> Brief
Lines from the listing below that contain the string "flip" are to be reported.

> Supplied entries

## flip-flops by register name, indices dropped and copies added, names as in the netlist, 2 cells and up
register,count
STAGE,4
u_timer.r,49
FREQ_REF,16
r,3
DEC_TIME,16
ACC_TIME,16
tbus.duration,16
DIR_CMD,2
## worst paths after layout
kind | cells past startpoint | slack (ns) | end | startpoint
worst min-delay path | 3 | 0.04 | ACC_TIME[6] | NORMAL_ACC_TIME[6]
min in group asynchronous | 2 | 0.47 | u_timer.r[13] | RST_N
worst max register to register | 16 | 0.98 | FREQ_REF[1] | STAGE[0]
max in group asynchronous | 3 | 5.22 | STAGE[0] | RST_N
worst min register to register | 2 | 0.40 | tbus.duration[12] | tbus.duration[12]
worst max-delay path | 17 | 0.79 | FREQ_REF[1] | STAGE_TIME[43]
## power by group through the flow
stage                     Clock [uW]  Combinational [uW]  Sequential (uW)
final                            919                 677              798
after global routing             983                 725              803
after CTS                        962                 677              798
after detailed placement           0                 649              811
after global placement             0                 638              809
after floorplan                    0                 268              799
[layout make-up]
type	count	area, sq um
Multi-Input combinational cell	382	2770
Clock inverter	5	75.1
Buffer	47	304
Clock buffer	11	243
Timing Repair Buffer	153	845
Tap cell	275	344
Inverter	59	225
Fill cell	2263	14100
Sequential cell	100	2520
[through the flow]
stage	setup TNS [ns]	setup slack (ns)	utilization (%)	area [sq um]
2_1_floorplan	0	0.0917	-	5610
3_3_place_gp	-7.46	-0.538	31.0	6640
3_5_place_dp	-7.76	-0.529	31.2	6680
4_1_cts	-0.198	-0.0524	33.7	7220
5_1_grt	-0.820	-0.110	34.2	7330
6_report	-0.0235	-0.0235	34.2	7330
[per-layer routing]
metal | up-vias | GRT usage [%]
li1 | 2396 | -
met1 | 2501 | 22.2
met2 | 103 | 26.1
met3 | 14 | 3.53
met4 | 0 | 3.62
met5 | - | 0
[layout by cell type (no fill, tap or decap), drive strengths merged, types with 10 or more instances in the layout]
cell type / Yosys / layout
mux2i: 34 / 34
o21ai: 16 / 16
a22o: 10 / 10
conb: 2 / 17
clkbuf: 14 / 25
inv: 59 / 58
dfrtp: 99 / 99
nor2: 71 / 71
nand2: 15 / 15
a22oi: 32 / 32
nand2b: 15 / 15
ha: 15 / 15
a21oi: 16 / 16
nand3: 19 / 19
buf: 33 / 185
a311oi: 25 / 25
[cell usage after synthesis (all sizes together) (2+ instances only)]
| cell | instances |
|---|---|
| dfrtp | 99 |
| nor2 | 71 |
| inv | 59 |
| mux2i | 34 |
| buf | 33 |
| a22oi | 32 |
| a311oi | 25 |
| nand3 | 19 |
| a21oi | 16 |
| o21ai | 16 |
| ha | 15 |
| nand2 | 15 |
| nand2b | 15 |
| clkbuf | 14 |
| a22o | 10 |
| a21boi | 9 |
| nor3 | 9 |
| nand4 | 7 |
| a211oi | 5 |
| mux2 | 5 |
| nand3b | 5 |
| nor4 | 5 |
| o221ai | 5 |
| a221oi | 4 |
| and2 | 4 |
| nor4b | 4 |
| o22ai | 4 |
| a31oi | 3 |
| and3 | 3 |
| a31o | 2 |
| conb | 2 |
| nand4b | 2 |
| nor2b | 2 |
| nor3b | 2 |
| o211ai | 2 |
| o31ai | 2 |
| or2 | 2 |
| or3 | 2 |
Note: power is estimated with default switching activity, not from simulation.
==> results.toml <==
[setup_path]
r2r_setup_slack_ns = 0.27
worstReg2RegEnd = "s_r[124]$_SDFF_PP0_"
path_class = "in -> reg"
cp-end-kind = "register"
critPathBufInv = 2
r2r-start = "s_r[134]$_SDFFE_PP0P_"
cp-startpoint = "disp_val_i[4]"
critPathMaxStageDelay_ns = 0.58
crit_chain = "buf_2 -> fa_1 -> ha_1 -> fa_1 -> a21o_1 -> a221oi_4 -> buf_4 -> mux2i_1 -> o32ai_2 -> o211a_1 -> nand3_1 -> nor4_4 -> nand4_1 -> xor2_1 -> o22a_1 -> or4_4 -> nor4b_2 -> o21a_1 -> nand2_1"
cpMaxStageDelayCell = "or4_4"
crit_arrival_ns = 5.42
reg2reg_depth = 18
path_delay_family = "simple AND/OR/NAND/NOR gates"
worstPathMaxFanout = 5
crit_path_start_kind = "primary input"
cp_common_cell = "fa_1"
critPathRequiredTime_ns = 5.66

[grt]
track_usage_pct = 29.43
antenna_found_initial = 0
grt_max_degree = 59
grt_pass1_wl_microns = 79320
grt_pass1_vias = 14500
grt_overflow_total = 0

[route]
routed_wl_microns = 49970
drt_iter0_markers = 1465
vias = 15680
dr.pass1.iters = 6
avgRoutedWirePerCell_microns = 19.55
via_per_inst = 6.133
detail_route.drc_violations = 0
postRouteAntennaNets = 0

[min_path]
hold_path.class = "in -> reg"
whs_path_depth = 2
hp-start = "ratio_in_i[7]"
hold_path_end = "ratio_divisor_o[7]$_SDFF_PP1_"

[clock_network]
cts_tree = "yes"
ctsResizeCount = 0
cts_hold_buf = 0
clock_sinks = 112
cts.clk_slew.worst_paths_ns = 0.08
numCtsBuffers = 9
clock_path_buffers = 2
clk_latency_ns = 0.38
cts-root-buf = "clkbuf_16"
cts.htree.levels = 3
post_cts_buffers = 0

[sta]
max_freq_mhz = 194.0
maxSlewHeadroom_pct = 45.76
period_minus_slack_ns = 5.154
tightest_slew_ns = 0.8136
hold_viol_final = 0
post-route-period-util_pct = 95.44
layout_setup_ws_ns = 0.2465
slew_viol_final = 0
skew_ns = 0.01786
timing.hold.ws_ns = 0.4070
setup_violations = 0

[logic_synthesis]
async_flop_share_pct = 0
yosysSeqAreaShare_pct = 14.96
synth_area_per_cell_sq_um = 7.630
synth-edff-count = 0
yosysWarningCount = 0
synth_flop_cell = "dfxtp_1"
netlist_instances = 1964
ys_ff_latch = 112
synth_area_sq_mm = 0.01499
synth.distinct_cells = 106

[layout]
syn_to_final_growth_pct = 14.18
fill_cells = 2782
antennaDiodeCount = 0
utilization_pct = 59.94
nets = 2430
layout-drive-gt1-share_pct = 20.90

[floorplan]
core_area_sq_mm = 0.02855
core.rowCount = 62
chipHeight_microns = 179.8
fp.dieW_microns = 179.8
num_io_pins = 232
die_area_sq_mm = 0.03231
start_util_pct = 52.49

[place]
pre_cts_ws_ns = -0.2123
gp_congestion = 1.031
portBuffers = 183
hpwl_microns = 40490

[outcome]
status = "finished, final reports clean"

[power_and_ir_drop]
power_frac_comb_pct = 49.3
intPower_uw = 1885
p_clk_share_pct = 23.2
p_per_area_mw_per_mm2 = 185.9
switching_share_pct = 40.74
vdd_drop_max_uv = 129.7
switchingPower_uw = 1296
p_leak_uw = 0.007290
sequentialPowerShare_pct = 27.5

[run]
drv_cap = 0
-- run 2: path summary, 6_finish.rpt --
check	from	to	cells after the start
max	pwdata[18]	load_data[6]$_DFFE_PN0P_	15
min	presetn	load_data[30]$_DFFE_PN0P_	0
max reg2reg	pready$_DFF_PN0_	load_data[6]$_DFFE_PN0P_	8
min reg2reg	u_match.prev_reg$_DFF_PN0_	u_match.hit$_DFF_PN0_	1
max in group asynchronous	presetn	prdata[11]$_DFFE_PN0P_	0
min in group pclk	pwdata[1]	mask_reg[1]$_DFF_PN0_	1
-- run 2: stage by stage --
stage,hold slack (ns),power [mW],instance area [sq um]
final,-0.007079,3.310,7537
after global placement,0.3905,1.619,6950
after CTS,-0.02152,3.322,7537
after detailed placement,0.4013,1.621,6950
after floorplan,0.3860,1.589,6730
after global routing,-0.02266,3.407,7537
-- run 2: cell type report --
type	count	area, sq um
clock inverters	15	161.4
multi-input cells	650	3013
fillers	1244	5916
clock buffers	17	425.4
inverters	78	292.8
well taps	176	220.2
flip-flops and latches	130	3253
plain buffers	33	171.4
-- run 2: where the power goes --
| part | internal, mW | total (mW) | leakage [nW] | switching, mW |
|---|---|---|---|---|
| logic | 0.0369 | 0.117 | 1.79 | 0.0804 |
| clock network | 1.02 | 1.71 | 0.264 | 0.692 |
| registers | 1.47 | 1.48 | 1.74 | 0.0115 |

> Response to this task
## flip-flops by register name, indices dropped and copies added, names as in the netlist, 2 cells and up
flip-flops and latches	130	3253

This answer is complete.